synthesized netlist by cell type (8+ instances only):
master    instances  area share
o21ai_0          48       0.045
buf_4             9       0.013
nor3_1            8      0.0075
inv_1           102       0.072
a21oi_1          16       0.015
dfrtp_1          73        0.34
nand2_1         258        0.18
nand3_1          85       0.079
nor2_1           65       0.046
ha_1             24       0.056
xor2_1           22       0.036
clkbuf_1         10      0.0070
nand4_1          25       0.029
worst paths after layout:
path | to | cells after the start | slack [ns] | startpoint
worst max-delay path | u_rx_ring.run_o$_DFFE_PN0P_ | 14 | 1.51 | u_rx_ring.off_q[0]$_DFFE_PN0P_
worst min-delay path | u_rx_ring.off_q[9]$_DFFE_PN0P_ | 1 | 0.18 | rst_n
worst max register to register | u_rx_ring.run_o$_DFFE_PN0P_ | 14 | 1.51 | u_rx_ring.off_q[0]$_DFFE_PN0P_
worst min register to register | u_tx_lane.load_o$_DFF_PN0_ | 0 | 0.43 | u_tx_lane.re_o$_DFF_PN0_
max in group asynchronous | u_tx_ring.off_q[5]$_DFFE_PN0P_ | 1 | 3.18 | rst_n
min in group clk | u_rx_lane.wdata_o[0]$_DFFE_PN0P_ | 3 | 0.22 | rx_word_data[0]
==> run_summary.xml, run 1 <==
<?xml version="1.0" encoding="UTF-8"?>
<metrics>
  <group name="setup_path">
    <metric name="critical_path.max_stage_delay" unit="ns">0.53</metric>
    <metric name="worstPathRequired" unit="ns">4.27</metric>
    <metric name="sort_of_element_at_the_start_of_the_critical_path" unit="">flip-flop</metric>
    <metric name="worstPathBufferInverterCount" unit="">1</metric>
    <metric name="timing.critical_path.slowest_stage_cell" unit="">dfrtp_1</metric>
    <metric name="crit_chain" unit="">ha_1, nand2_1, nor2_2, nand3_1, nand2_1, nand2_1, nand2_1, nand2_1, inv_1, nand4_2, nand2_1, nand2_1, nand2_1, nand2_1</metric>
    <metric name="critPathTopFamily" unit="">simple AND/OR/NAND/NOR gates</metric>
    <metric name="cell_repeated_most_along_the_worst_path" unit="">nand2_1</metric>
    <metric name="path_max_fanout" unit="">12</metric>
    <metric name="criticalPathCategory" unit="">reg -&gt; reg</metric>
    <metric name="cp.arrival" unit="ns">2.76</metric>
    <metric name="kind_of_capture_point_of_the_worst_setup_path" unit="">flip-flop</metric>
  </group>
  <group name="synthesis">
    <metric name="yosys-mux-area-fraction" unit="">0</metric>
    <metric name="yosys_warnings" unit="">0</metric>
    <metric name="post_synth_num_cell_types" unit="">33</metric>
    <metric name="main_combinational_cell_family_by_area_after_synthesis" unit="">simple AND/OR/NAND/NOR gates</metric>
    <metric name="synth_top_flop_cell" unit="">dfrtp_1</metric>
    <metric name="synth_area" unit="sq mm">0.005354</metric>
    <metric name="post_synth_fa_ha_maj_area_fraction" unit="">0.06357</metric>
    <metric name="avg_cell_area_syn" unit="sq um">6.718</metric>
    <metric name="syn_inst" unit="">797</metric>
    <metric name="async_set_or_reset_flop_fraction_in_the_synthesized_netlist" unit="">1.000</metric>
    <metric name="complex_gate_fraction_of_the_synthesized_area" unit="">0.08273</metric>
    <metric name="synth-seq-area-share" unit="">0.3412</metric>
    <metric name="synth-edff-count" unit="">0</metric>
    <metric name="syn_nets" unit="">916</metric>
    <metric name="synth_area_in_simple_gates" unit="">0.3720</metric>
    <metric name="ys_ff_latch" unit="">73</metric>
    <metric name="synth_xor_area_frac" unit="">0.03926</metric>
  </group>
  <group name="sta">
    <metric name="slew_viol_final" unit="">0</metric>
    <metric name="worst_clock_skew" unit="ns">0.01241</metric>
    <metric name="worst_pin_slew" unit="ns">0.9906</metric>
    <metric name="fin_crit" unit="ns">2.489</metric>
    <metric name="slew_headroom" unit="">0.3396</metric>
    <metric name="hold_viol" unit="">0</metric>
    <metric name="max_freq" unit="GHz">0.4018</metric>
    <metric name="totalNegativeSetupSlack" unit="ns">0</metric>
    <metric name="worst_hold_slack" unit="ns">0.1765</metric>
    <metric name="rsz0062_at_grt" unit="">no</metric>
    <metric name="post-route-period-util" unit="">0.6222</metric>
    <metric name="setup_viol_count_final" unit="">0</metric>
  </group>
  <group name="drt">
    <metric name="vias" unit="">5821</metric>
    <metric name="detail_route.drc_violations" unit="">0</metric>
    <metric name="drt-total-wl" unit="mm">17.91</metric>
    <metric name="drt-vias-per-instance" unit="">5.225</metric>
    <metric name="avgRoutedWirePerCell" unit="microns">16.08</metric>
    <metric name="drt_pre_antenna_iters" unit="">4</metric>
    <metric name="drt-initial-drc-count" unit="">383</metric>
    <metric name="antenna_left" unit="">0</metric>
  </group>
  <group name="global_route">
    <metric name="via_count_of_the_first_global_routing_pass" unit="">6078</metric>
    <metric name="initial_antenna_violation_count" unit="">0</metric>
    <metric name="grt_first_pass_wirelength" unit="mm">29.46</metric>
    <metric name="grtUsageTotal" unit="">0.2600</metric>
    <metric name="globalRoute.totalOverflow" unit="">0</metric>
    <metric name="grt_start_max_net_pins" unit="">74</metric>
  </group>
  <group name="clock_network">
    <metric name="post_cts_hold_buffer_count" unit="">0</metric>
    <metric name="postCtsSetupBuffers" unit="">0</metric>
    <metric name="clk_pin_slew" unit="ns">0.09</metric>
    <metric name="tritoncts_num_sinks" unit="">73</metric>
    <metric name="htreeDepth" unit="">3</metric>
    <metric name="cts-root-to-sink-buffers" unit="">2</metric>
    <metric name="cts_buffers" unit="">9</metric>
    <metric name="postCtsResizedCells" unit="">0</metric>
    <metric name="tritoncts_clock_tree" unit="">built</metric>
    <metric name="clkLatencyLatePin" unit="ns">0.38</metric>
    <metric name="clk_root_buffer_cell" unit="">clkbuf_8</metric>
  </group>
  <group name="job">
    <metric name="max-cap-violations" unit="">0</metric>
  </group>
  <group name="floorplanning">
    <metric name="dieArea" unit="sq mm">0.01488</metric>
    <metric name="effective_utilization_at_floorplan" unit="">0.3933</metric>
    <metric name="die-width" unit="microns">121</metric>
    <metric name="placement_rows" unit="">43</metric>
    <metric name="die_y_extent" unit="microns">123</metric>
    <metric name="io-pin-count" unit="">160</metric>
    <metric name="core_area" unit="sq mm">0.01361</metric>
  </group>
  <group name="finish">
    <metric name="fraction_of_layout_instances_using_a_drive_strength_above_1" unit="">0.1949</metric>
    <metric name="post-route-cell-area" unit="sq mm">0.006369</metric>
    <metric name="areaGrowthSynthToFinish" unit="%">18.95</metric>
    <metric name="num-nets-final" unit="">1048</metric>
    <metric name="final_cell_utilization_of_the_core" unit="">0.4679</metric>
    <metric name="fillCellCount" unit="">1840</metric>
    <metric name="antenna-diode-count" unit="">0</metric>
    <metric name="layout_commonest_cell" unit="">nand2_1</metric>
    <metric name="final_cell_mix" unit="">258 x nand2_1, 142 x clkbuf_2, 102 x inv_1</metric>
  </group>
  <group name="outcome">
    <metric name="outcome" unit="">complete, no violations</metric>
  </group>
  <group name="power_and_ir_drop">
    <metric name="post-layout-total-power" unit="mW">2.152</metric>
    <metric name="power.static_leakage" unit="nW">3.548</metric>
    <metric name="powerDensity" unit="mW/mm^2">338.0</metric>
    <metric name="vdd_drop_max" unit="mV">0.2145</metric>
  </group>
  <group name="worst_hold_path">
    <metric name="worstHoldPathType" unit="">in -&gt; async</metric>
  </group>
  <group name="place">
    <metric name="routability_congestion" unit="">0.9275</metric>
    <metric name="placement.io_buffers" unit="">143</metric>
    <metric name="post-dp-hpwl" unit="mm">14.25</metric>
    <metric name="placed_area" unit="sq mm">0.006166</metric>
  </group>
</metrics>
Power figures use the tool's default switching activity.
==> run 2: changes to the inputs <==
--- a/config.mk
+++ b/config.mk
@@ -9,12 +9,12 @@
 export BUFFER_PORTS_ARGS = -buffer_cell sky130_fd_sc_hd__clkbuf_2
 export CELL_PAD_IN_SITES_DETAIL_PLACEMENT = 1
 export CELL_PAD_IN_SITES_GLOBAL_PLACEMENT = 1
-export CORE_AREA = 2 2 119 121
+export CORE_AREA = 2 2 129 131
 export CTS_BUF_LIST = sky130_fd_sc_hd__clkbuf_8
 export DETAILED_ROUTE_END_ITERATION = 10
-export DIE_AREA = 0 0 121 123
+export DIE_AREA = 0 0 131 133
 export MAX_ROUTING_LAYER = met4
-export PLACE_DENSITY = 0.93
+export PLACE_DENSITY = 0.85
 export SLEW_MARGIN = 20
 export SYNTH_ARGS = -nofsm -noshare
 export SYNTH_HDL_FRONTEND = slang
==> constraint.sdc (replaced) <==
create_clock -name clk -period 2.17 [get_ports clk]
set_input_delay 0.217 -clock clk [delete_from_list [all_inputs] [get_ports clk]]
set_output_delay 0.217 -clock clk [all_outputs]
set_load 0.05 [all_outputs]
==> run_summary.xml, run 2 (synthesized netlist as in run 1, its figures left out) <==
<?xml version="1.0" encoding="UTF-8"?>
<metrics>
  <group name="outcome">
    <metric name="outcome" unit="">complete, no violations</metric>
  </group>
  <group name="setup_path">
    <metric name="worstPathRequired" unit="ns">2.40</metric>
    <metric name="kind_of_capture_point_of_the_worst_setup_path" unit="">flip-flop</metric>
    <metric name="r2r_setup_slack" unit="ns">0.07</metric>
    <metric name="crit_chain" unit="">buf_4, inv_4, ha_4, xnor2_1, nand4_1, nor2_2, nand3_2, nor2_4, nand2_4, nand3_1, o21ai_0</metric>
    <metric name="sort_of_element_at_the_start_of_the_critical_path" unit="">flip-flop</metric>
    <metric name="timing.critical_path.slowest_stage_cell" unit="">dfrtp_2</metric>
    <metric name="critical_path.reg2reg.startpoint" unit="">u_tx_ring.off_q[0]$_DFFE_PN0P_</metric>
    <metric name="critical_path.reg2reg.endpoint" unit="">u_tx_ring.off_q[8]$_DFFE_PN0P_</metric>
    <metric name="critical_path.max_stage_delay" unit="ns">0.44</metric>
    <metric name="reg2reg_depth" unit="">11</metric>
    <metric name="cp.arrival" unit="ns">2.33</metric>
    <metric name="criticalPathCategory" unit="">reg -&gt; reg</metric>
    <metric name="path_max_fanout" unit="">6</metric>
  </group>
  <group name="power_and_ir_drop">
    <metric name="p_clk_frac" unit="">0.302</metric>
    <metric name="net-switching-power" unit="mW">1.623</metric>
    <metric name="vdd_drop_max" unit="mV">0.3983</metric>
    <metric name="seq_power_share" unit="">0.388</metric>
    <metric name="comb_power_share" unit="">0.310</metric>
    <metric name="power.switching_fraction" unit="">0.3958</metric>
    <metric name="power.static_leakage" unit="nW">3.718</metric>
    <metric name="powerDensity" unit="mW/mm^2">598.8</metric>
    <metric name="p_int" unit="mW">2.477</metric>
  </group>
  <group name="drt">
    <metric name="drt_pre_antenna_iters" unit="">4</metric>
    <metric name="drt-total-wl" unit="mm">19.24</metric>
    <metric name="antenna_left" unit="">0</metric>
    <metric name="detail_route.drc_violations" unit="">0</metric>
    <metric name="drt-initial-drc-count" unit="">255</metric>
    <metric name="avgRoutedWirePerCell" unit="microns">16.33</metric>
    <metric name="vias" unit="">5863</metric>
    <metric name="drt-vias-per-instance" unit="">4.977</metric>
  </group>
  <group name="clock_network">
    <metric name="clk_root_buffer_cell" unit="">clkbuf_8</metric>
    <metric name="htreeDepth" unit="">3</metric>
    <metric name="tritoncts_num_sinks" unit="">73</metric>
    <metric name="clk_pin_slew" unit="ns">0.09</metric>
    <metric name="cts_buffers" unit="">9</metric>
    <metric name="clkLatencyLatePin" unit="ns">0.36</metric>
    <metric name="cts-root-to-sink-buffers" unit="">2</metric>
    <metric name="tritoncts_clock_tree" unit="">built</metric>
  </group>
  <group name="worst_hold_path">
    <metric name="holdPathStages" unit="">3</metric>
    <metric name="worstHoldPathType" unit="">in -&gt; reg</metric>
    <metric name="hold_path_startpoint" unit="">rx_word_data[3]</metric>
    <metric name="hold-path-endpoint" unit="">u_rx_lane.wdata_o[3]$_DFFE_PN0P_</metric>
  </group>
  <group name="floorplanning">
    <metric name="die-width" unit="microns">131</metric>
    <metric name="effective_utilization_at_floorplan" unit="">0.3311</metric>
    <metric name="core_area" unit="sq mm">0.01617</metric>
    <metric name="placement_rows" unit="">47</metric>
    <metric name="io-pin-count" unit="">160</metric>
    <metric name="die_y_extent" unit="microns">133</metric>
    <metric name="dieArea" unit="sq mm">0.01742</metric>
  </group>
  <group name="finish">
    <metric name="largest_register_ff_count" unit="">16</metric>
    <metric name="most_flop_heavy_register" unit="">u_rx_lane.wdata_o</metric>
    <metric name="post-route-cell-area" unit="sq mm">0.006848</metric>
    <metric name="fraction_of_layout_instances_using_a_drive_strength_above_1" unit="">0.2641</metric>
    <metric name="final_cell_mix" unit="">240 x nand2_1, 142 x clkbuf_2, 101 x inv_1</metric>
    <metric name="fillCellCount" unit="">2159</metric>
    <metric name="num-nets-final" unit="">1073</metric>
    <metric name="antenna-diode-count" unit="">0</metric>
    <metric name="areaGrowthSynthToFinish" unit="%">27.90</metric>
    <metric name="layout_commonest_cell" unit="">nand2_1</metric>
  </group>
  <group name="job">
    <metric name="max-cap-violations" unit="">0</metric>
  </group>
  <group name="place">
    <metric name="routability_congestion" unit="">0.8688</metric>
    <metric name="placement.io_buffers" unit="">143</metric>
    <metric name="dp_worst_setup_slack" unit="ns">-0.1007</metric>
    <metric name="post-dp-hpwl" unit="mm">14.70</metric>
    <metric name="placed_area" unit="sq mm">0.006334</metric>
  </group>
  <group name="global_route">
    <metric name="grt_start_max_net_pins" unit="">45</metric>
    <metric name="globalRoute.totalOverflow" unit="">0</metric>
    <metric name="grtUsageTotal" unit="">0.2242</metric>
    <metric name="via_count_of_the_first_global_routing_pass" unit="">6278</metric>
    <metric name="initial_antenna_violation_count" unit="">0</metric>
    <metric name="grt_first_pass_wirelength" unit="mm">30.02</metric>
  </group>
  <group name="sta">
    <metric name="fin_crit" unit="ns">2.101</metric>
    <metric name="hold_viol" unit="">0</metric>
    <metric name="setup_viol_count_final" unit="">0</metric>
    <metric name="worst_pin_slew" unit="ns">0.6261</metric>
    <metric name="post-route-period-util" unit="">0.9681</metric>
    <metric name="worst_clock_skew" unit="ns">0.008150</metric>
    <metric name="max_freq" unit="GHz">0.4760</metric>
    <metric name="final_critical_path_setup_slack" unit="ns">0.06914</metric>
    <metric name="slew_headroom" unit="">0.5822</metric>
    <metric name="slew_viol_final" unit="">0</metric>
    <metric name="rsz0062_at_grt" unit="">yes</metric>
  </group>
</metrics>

###

- _TRY IT_: Every line in the records above that contains the word "hpwl" is to be copied out.

- _EXERCISE OUTPUT_:
    <metric name="post-dp-hpwl" unit="mm">14.25</metric>
    <metric name="post-dp-hpwl" unit="mm">14.70</metric>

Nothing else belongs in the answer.